■ Task directions
Begin with the first line of the entries below. Copy each line exactly, stopping after the one that contains "- 8-bit case mux with 5 select lines :: 1".

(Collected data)
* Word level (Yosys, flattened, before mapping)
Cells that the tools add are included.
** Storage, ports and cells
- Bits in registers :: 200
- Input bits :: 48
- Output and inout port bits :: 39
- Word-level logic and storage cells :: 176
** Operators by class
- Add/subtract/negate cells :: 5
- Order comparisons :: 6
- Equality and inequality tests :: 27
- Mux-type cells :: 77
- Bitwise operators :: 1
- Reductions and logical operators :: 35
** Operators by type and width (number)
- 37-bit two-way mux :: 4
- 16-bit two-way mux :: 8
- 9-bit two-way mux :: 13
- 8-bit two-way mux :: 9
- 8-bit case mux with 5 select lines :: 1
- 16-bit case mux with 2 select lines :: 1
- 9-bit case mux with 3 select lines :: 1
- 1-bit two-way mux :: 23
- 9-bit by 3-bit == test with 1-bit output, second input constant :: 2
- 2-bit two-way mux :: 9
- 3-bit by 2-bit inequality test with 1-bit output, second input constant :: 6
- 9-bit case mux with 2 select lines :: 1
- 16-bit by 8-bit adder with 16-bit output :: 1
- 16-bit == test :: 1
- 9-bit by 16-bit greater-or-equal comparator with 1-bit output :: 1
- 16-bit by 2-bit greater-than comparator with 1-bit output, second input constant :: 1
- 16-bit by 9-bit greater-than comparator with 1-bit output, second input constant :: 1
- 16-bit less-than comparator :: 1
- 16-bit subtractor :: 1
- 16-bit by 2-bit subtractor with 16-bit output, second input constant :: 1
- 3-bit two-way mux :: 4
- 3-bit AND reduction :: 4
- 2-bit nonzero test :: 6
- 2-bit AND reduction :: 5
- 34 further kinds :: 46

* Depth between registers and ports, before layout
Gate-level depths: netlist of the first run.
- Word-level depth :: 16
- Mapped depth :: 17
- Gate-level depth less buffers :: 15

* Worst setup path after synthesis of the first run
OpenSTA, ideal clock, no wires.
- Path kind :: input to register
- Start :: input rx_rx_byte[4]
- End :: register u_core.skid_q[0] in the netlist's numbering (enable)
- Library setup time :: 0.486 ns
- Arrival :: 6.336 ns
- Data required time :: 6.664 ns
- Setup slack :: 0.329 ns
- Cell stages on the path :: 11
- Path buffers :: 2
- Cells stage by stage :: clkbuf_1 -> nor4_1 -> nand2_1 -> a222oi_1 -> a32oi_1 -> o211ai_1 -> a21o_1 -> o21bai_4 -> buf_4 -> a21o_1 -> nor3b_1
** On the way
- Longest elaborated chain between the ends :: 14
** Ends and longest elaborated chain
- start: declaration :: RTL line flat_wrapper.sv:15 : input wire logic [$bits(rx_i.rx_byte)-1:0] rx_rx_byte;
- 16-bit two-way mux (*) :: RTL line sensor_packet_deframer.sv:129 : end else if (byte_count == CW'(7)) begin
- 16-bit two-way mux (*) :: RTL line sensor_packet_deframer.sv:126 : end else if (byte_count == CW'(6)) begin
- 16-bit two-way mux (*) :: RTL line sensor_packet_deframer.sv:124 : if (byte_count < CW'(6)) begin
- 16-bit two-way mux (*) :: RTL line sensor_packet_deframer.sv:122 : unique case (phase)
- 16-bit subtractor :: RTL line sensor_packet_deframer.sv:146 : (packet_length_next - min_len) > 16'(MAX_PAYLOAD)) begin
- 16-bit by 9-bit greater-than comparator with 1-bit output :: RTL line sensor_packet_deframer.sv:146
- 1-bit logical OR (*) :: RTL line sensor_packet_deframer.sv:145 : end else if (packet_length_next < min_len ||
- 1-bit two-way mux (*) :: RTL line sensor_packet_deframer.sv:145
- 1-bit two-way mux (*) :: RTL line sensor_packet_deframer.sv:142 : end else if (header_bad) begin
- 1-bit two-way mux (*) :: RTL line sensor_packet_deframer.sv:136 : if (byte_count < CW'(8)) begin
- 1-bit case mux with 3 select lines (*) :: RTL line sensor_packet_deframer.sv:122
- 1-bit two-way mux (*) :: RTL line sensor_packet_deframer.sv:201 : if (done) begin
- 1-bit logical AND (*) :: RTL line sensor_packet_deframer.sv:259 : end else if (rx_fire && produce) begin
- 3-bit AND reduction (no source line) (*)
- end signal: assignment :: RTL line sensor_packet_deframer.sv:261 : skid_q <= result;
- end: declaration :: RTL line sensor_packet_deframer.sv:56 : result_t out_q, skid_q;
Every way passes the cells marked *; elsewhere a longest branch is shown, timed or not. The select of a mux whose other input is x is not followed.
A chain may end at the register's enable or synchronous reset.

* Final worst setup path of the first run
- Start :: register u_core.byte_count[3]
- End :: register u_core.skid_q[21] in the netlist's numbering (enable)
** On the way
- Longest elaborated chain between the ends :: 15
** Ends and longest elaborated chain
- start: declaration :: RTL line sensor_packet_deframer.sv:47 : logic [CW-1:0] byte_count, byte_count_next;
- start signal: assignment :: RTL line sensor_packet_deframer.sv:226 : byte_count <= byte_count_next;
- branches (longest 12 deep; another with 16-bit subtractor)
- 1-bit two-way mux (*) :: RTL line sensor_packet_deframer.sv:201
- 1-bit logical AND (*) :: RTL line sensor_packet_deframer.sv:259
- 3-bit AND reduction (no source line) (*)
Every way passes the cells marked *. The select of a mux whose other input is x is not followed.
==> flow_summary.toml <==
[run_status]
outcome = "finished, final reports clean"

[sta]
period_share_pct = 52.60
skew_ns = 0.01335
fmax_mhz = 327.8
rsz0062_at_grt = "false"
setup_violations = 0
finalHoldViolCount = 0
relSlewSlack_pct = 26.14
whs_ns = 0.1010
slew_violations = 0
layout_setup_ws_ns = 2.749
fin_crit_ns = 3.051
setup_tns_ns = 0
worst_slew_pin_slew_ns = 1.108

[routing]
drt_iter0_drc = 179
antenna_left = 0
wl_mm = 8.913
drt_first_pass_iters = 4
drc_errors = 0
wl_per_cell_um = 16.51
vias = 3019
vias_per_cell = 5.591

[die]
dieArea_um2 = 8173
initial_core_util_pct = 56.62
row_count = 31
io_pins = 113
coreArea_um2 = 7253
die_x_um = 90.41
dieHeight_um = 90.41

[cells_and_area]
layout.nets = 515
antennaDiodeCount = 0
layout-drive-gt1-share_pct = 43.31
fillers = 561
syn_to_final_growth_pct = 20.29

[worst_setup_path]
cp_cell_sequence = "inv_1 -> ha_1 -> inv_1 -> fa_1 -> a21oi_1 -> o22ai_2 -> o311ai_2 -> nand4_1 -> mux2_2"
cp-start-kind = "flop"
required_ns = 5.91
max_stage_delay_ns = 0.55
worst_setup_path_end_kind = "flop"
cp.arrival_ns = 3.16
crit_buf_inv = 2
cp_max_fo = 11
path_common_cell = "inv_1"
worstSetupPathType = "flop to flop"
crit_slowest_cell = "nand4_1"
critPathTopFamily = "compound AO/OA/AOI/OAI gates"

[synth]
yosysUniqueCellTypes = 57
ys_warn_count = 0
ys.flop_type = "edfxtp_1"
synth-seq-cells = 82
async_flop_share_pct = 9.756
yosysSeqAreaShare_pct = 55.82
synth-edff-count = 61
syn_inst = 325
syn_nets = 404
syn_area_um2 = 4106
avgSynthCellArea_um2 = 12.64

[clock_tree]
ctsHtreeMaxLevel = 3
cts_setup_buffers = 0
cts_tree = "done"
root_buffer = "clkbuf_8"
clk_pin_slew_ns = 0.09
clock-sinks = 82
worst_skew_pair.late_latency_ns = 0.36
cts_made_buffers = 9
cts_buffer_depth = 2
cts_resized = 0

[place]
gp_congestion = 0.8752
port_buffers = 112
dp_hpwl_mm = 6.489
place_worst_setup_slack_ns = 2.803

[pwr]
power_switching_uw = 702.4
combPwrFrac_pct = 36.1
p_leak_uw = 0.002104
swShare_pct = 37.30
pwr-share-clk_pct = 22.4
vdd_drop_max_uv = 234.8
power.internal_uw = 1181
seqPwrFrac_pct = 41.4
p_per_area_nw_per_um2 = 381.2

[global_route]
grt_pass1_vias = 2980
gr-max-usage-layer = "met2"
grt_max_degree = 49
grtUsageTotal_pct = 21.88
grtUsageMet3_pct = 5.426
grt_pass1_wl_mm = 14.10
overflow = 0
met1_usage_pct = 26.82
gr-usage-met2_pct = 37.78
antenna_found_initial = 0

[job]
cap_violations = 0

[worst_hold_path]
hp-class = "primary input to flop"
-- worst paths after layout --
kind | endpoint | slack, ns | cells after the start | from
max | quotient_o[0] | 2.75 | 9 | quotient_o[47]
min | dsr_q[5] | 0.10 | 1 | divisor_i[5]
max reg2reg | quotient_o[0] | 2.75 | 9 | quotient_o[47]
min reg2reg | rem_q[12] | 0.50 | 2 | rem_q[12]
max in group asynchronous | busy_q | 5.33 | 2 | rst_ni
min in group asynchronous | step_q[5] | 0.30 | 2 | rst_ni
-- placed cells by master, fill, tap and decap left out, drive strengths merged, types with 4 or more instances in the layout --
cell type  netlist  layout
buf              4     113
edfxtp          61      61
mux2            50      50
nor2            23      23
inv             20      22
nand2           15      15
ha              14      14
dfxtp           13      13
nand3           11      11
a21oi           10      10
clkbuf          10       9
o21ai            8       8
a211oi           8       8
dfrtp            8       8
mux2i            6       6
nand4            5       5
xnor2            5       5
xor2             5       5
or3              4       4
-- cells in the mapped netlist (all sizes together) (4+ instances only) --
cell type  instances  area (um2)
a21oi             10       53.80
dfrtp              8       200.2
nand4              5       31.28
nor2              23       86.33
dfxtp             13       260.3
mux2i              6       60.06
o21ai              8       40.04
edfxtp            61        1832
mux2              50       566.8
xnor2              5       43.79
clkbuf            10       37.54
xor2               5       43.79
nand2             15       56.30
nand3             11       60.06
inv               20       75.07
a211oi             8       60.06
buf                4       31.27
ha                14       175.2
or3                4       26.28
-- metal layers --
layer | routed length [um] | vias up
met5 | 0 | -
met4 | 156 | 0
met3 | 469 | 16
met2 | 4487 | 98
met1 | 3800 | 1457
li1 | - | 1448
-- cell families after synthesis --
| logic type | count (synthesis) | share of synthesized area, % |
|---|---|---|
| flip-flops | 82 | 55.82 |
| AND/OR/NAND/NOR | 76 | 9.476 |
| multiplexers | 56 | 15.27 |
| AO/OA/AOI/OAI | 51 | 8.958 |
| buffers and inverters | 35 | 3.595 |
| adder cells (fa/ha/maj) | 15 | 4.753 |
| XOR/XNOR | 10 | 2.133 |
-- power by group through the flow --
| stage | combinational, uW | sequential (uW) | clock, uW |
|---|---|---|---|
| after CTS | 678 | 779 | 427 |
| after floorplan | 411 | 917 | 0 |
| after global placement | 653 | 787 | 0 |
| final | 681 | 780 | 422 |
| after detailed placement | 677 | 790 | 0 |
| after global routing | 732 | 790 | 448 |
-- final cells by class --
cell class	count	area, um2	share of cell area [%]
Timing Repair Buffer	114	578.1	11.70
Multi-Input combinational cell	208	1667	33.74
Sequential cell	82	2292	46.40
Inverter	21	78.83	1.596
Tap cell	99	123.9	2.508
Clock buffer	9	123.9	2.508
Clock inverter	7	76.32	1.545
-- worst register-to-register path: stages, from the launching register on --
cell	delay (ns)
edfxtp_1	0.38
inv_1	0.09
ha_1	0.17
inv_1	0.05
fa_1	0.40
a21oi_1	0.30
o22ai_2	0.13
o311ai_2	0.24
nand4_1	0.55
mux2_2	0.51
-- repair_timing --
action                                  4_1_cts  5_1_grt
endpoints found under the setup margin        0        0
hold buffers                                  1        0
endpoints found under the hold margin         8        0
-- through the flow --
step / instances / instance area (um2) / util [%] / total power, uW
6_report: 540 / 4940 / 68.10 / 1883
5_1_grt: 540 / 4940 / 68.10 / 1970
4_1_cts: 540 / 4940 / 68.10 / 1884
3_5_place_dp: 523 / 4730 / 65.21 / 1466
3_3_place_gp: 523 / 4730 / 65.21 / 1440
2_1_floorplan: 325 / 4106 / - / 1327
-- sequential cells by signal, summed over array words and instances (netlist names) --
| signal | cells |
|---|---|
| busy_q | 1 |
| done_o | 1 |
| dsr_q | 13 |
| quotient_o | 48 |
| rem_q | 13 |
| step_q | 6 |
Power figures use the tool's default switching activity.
### src/sv/descriptor_slot_allocator_top_macros.svh
// assertion macros for the descriptor slot allocator
`ifndef DESCRIPTOR_SLOT_ALLOCATOR_TOP_MACROS_SVH
`define DESCRIPTOR_SLOT_ALLOCATOR_TOP_MACROS_SVH

// same-cycle implication
`define DSA_ASSERT_IMPL(lbl, a, c, msg) \
  lbl: assert property (@(posedge clk_i) disable iff (!rst_ni) (a) |-> (c)) \
    else $error(msg);

// next-cycle implication
`define DSA_ASSERT_NEXT(lbl, a, c, msg) \
  lbl: assert property (@(posedge clk_i) disable iff (!rst_ni) (a) |=> (c)) \
    else $error(msg);

`endif

### src/sv/dsa_pkg.sv
// shared types and constants of the descriptor slot allocator
`timescale 1ns / 1ps

package dsa_pkg;

  localparam int MAX_SLOTS_DEF = 1024;
  localparam int CAP_W         = 11;
  localparam int STRIDE_W      = 13;
  localparam int ADDR_W        = 48;
  localparam int SLOT_OUT_W    = 10;
  localparam int PROD_W        = SLOT_OUT_W + STRIDE_W;
  localparam int CFG_IDX_W     = 2;

  typedef enum logic [1:0] {
    CMD_ALLOC   = 2'd0,
    CMD_RESERVE = 2'd1,
    CMD_FREE    = 2'd2,
    CMD_NONE    = 2'd3
  } cmd_e;

  typedef enum logic [1:0] {
    ST_OK       = 2'd0,
    ST_NO_SPACE = 2'd1,
    ST_REJECT   = 2'd2,
    ST_FULL     = 2'd3
  } status_e;

  typedef enum logic [CFG_IDX_W-1:0] {
    REG_CAPACITY = 2'd0,
    REG_STRIDE   = 2'd1,
    REG_CPU_BASE = 2'd2,
    REG_GPU_BASE = 2'd3
  } cfg_reg_e;

  typedef enum logic [2:0] {
    CELL_HOLD = 3'd0,
    CELL_PUSH = 3'd1,
    CELL_POP  = 3'd2,
    CELL_LOAD = 3'd3,
    CELL_ROT  = 3'd4,
    CELL_SWAP = 3'd5
  } cell_op_e;

  typedef struct packed {
    cell_op_e op;
    logic     phase;
  } cell_ctrl_t;

  typedef enum logic [1:0] {
    OCC_HOLD  = 2'd0,
    OCC_CLR   = 2'd1,
    OCC_CNT   = 2'd2,
    OCC_SHIFT = 2'd3
  } occ_op_e;

  typedef struct packed {
    occ_op_e op;
    logic    bc_valid;
  } occ_ctrl_t;

endpackage
## config.mk

```make
export PLATFORM = sky130hd
export DESIGN_NAME = psq_ctrl
export DESIGN_NICKNAME = d
export VERILOG_FILES = /design/src/design/psq_pkg.sv /design/src/design/psq_ctrl.sv
export SDC_FILE = /design/constraint.sdc
export NUM_CORES = 1
export LEC_CHECK = 0
export BUFFER_PORTS_ARGS = -buffer_cell sky130_fd_sc_hd__buf_2
export CAP_MARGIN = 20
export CORE_MARGIN = 2
export CORE_UTILIZATION = 25
export CTS_BUF_LIST = sky130_fd_sc_hd__clkbuf_16
export DETAILED_ROUTE_END_ITERATION = 12
export SLEW_MARGIN = 20
export SYNTH_ARGS = -nofsm -noshare
export SYNTH_HDL_FRONTEND = slang
export SYNTH_SLANG_ARGS = --single-unit
```

## constraint.sdc

```tcl
create_clock -name clock -period 5.7 [get_ports clock]
set_clock_uncertainty 0.1 [all_clocks]
set_input_delay 0.855 -clock clock [delete_from_list [all_inputs] [get_ports clock]]
set_output_delay 0.855 -clock clock [all_outputs]
set_load 0.02 [all_outputs]
```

■ Output of the task
* Word level (Yosys, flattened, before mapping)
Cells that the tools add are included.
** Storage, ports and cells
- Bits in registers :: 200
- Input bits :: 48
- Output and inout port bits :: 39
- Word-level logic and storage cells :: 176
** Operators by class
- Add/subtract/negate cells :: 5
- Order comparisons :: 6
- Equality and inequality tests :: 27
- Mux-type cells :: 77
- Bitwise operators :: 1
- Reductions and logical operators :: 35
** Operators by type and width (number)
- 37-bit two-way mux :: 4
- 16-bit two-way mux :: 8
- 9-bit two-way mux :: 13
- 8-bit two-way mux :: 9
- 8-bit case mux with 5 select lines :: 1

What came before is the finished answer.